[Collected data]
━━━━━━

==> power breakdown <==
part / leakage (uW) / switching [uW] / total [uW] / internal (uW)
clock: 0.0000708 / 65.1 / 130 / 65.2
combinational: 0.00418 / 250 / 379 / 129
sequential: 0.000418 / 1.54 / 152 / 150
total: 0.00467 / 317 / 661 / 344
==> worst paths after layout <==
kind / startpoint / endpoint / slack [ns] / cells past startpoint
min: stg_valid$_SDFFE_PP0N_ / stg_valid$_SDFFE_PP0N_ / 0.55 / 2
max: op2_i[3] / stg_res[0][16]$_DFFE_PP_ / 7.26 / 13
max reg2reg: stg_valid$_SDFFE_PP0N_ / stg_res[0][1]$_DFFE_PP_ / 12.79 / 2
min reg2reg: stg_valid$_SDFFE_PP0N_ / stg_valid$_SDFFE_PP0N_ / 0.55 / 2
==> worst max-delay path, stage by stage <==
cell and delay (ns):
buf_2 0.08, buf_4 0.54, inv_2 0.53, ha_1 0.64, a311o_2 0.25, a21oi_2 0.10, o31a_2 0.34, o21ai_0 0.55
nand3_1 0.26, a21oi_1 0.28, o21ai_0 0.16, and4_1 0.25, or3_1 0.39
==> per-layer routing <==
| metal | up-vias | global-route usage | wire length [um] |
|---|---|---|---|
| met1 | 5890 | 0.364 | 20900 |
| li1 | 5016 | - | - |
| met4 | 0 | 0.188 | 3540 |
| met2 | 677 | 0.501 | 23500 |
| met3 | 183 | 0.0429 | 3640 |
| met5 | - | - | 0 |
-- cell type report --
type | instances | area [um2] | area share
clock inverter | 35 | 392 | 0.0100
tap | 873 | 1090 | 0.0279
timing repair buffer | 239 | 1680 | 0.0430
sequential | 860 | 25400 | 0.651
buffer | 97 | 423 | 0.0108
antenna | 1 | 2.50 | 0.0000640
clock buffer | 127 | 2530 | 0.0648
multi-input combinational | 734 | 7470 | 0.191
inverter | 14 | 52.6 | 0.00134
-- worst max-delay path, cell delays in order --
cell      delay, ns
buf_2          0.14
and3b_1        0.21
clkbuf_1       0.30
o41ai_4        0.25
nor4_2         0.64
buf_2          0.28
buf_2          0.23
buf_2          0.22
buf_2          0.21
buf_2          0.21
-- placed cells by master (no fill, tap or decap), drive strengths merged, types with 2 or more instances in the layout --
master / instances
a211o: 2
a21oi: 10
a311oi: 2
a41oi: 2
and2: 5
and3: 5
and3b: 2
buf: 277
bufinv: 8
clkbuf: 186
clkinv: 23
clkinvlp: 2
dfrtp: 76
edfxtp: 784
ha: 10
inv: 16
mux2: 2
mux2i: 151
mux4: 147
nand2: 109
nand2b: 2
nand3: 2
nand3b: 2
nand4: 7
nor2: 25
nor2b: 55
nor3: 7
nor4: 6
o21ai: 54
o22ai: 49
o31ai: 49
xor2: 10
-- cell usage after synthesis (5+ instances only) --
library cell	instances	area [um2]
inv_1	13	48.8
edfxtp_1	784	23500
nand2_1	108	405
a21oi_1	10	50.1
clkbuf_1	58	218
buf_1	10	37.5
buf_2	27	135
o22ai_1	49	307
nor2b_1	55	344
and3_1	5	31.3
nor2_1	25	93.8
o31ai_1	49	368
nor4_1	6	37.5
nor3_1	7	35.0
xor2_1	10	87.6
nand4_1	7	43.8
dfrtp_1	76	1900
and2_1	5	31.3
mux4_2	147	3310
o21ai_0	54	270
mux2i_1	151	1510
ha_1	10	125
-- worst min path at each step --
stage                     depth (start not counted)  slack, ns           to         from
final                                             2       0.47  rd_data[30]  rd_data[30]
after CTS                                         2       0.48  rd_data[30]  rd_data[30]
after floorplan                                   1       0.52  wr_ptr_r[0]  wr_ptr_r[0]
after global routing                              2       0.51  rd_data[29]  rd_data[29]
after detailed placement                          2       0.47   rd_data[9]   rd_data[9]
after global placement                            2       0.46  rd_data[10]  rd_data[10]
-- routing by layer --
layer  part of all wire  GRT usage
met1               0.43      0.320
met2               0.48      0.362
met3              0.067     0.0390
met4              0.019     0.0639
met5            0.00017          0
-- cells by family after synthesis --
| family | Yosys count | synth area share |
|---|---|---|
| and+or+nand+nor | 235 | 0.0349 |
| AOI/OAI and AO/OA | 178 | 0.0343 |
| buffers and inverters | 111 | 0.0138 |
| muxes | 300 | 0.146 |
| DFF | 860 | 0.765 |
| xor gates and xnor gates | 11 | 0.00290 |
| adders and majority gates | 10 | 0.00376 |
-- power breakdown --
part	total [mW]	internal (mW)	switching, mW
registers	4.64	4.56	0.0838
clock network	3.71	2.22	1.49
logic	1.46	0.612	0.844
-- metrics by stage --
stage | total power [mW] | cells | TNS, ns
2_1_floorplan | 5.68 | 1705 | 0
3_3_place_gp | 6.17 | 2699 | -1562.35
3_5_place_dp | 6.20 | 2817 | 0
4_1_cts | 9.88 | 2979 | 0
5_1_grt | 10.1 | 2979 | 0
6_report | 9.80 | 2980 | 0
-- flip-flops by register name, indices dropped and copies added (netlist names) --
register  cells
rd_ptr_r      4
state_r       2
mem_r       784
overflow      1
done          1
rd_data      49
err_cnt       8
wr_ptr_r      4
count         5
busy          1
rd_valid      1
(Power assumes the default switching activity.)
$ cat src/rtl/y86_pkg.sv
// Shared Y86-64 definitions: instruction codes, status codes, register IDs
// and the D-stage register layout with its bubble value.
package y86_pkg;

  localparam logic [3:0] HALT   = 4'h0;
  localparam logic [3:0] NOP    = 4'h1;
  localparam logic [3:0] RRMOVQ = 4'h2;  // also CMOVxx
  localparam logic [3:0] IRMOVQ = 4'h3;
  localparam logic [3:0] RMMOVQ = 4'h4;
  localparam logic [3:0] MRMOVQ = 4'h5;
  localparam logic [3:0] OPQ    = 4'h6;
  localparam logic [3:0] JXX    = 4'h7;
  localparam logic [3:0] CALL   = 4'h8;
  localparam logic [3:0] RET    = 4'h9;
  localparam logic [3:0] PUSHQ  = 4'hA;
  localparam logic [3:0] POPQ   = 4'hB;

  localparam logic [3:0] RNONE = 4'hF;

  localparam logic [2:0] STAT_AOK = 3'd1;
  localparam logic [2:0] STAT_HLT = 3'd2;
  localparam logic [2:0] STAT_ADR = 3'd3;
  localparam logic [2:0] STAT_INS = 3'd4;

  typedef struct packed {
    logic [2:0]  stat;
    logic [3:0]  icode;
    logic [3:0]  ifun;
    logic [3:0]  ra;
    logic [3:0]  rb;
    logic [63:0] valc;
    logic [63:0] valp;
  } d_reg_t;

  localparam d_reg_t D_BUBBLE = '{
    stat:  STAT_AOK,
    icode: NOP,
    ifun:  4'h0,
    ra:    RNONE,
    rb:    RNONE,
    valc:  64'h0,
    valp:  64'h0
  };

endpackage
`config.mk`:
```
export PLATFORM = sky130hd
export DESIGN_NAME = spi_frame_receiver
export DESIGN_NICKNAME = d
export VERILOG_FILES = /design/src/rtl/spi_frame_receiver.sv
export SDC_FILE = /design/constraint.sdc
export NUM_CORES = 1
export LEC_CHECK = 0
export ABC_AREA = 1
export CAP_MARGIN = 40
export CELL_PAD_IN_SITES_DETAIL_PLACEMENT = 0
export CELL_PAD_IN_SITES_GLOBAL_PLACEMENT = 2
export CORE_ASPECT_RATIO = 1.4
export CORE_UTILIZATION = 34
export CTS_CLUSTER_SIZE = 40
export DETAILED_ROUTE_END_ITERATION = 16
export PLACE_DENSITY_LB_ADDON = 0.25
export SETUP_SLACK_MARGIN = 0.15
export SYNTH_ARGS = -nofsm -noshare
export SYNTH_HDL_FRONTEND = slang
export SYNTH_SLANG_ARGS = --single-unit
```
`constraint.sdc`:
```
create_clock -name CLK_50Mhz -period 6 [get_ports CLK_50Mhz]
set_clock_uncertainty 0.15 [all_clocks]
set_input_delay 1.2 -clock CLK_50Mhz [delete_from_list [all_inputs] [get_ports CLK_50Mhz]]
set_output_delay 1.2 -clock CLK_50Mhz [all_outputs]
set_load 0.02 [all_outputs]
```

━━━━━━

# [Your task]
Pull together all lines from the data that mention the word "internal".

# [Solution for this exercise]
part / leakage (uW) / switching [uW] / total [uW] / internal (uW)
part	total [mW]	internal (mW)	switching, mW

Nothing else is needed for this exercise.